Here are the papers I have published (sorted chronologically):

  • Sonia Belaïd, Darius Mercadier, Matthieu Rivain, Abdul Rahman Taleb. IronMask: Versatile Verification of Masking Security, IEEE Symposium on Security and Privacy 2022 (accepted). (link)
  • Sonia Belaïd, Pierre-Evariste Dagand, Darius Mercadier, Matthieu Rivain, Raphael Wintersdorff, Tornado: Automatic Generation of Probing-Secure Masked Bitsliced Implementations, Eurocrypt 2020. (link)

    Extends Usuba to interact with tightPROVE+, in order to produce cipher implementations that are provably secure against some side-channel attacks.

  • Pantea Kiaei, Darius Mercadier, Pierre-Evariste Dagand, Karine Heydemann, Patrick Schaumont, Custom Instruction Support for Modular Defense against Side-channel and Fault Attacks. COSADE 2020. (link)

    Uses Usuba to generate bitslice code for a custom CPU architecture embedding instructions to protect against side-channel attacks.

  • Darius Mercadier, Pierre-Evariste Dagand, Usuba: High-Throughput and Constant-Time Ciphers, by Construction, PLDI 2019. (link)

    Generalizes the WPMVP'18 paper. Details the semantics and design choices of Usuba. Evaluates Usuba on a few well known ciphers against state-of-the-art implementations.

  • Darius Mercadier, Pierre-Évariste Dagand, Lionel Lacassagne, Gilles Muller, Usuba, Optimizing & Trustworthy Bitslicing Compiler. WPMVP 2018. (link)
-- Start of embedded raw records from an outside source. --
## src/design/rpe_pkg.sv

```systemverilog
`timescale 1ns / 1ps
`default_nettype none
// Shared types and constants for the reprojection error inlier check.
// Used by rpe_mul and reprojection_error_inlier_check_top; depends on nothing.
package rpe_pkg;

    localparam int MAX_VIEWS_DEF = 16;
    localparam int FRAC_BITS_DEF = 16;

    localparam logic [31:0] ALLOWED_ERROR_RST  = 32'd131072;
    localparam logic [4:0]  MIN_GOOD_VIEWS_RST = 5'd2;
    localparam logic [4:0]  ACTIVE_VIEWS_RST   = 5'd0;

    // Operand and product widths of the shared multiplier.
    localparam int OPW   = 128;
    localparam int PRODW = 256;

    typedef enum logic [1:0] {
        REG_ALLOWED_ERROR  = 2'd0,
        REG_MIN_GOOD_VIEWS = 2'd1,
        REG_ACTIVE_VIEWS   = 2'd2
    } cfg_index_t;

    typedef enum logic [4:0] {
        ST_IDLE,
        ST_VIEW,
        ST_HRD,
        ST_HMUL,
        ST_HWAIT,
        ST_CHK,
        ST_XRD,
        ST_XMUL,
        ST_XWAIT,
        ST_YRD,
        ST_YMUL,
        ST_YWAIT,
        ST_SQX,
        ST_SQXW,
        ST_SQY,
        ST_SQYW,
        ST_AE,
        ST_AEW,
        ST_RSQ,
        ST_RSQW,
        ST_CMP,
        ST_NEXT,
        ST_DONE
    } state_t;

    typedef struct packed {
        logic              kind;
        logic [3:0]        view_index;
        logic [3:0]        word_index;
        logic signed [31:0] word_value;
        logic signed [31:0] point_x;
        logic signed [31:0] point_y;
        logic signed [31:0] point_z;
    } in_t;

    typedef struct packed {
        logic       is_bad;
        logic [4:0] good_count;
    } out_t;

endpackage
`default_nettype wire

```

## src/design/rpe_mul.sv

```systemverilog
`timescale 1ns / 1ps
`default_nettype none
// Multi-cycle signed multiplier built on one 32x32 unsigned partial product per cycle.
// Depends on rpe_pkg for operand and product widths.
module rpe_mul (
    input  wire logic                          aclk,
    input  wire logic                          aresetn,
    input  wire logic                          start,
    input  wire logic signed [rpe_pkg::OPW-1:0] a,
    input  wire logic signed [rpe_pkg::OPW-1:0] b,
    input  wire logic [1:0]                    a_last,
    input  wire logic [1:0]                    b_last,
    output logic                               done,
    output logic [rpe_pkg::PRODW-1:0]          prod
);

    logic [rpe_pkg::OPW-1:0]   mag_a_reg;
    logic [rpe_pkg::OPW-1:0]   mag_b_reg;
    logic                      neg_reg;
    logic [1:0]                ia_reg;
    logic [1:0]                ib_reg;
    logic [1:0]                al_reg;
    logic [1:0]                bl_reg;
    logic                      run_reg;
    logic                      fin_reg;
    logic                      done_reg;
    logic [rpe_pkg::PRODW-1:0] acc_reg;

    logic [63:0]               part;
    logic [2:0]                limb_sum;
    logic [rpe_pkg::PRODW-1:0] part_shifted;

    always_comb begin
        part         = 64'(mag_a_reg[{ia_reg, 5'b0} +: 32]) * 64'(mag_b_reg[{ib_reg, 5'b0} +: 32]);
        limb_sum     = 3'(ia_reg) + 3'(ib_reg);
        part_shifted = {{(rpe_pkg::PRODW-64){1'b0}}, part} << {limb_sum, 5'b0};
    end

    always_ff @(posedge aclk) begin
        if (!aresetn) begin
            run_reg  <= 1'b0;
            fin_reg  <= 1'b0;
            done_reg <= 1'b0;
        end else begin
            done_reg <= 1'b0;
            if (start) begin
                run_reg <= 1'b1;
                fin_reg <= 1'b0;
            end else if (run_reg) begin
                if (ib_reg == bl_reg && ia_reg == al_reg) begin
                    run_reg <= 1'b0;
                    fin_reg <= 1'b1;
                end
            end else if (fin_reg) begin
                fin_reg  <= 1'b0;
                done_reg <= 1'b1;
            end
        end
    end

    always_ff @(posedge aclk) begin
        if (start) begin
            mag_a_reg <= a[rpe_pkg::OPW-1] ? -a : a;
            mag_b_reg <= b[rpe_pkg::OPW-1] ? -b : b;
            neg_reg   <= a[rpe_pkg::OPW-1] ^ b[rpe_pkg::OPW-1];
            al_reg    <= a_last;
            bl_reg    <= b_last;
            ia_reg    <= 2'd0;
            ib_reg    <= 2'd0;
            acc_reg   <= '0;
        end else if (run_reg) begin
            acc_reg <= acc_reg + part_shifted;
            if (ib_reg == bl_reg) begin
                ib_reg <= 2'd0;
                ia_reg <= ia_reg + 2'd1;
            end else begin
                ib_reg <= ib_reg + 2'd1;
            end
        end else if (fin_reg) begin
            // Sign is applied once to the accumulated magnitude.
            acc_reg <= neg_reg ? -acc_reg : acc_reg;
        end
    end

    assign done = done_reg;
    assign prod = acc_reg;

endmodule
`default_nettype wire

```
    Introduces Usuba, using bitslice DES as an example, and targeting various SIMD architectures (AltiVec, Neon, SSE, AVX, AVX-512).

My Presentations

I occasionally present my research during conferences, classes and other events. Below are some presentation supports that I have used recently, and will give you an idea of what I'm working on:

  • November 2020: PhD defense (slides, video)
  • June 2019: Technical presentation of Usuba @PLDI'19 (slides, video)
  • February 2019: High-level presentation of Usuba @Inria's Junior Seminar (slides)

Other activities

  • I worked as a intern at Google in the V8 team in the summer 2019. I was trying to reduce memory fragmentation of the JavaScript heap by improving the freelists. More details in my end-of-internship presentation and in this small document I wrote to summarize my work! Feel free to also checkout my freelists implementations in V8's source code!
  • I am also a teaching assistant at Sorbonne Université, where I do (or have done) exercise/lab sessions in the following courses:
    • 5I554/SVP (proving programs using Coq) in 2018 and 2019
    • 4I504/CA (advanced compilation) in 2020 and 2021. You can find the project I wrote for 2020 here (in French; about garbage collection), and for 2021 there (in French; about compiling a simple language to a given bytecode).
    • 4I501/DLP (compilation) in 2019 and 2020
    • 3I002/POBJ (advanced object oriented programming in Java) in 2018
    • 2I001 (advanced C) in 2019
    • 1I001 (initiation to programming and Python) in 2018
  • I answer Perl questions on StackOverflow when I have something interesting to answer. Have a look at my profile to see more.
  • I solve programming puzzles, and write quite a lot of code, including:
    • Advent of code 2019: an advent calendar of programming puzzles of increasing difficulties. Those puzzles are really original and challenging, and you should definitely give them a try! If you are stuck, feel free to have a look at my solutions!
    • StackExchange's Code Golf & coding challenges: programming puzzles were the goal if often to write the shortest code possible to solve them. It's a very good exercise for creativity, and to learn all corners cases and hidden features of your language! You can find my 170ish answers here.
    • Project Euler: programming puzzles often requiring some mathematics to be solved efficiently. I have solved about 90 of those problems, but I keep my solutions private as requested by the site's author(s).
    • A small comparison of the performances of some programming languages on the Sieve of Eratosthenes. Even though other people have done more complete comparisons before, it's still useful to have a small-scale version!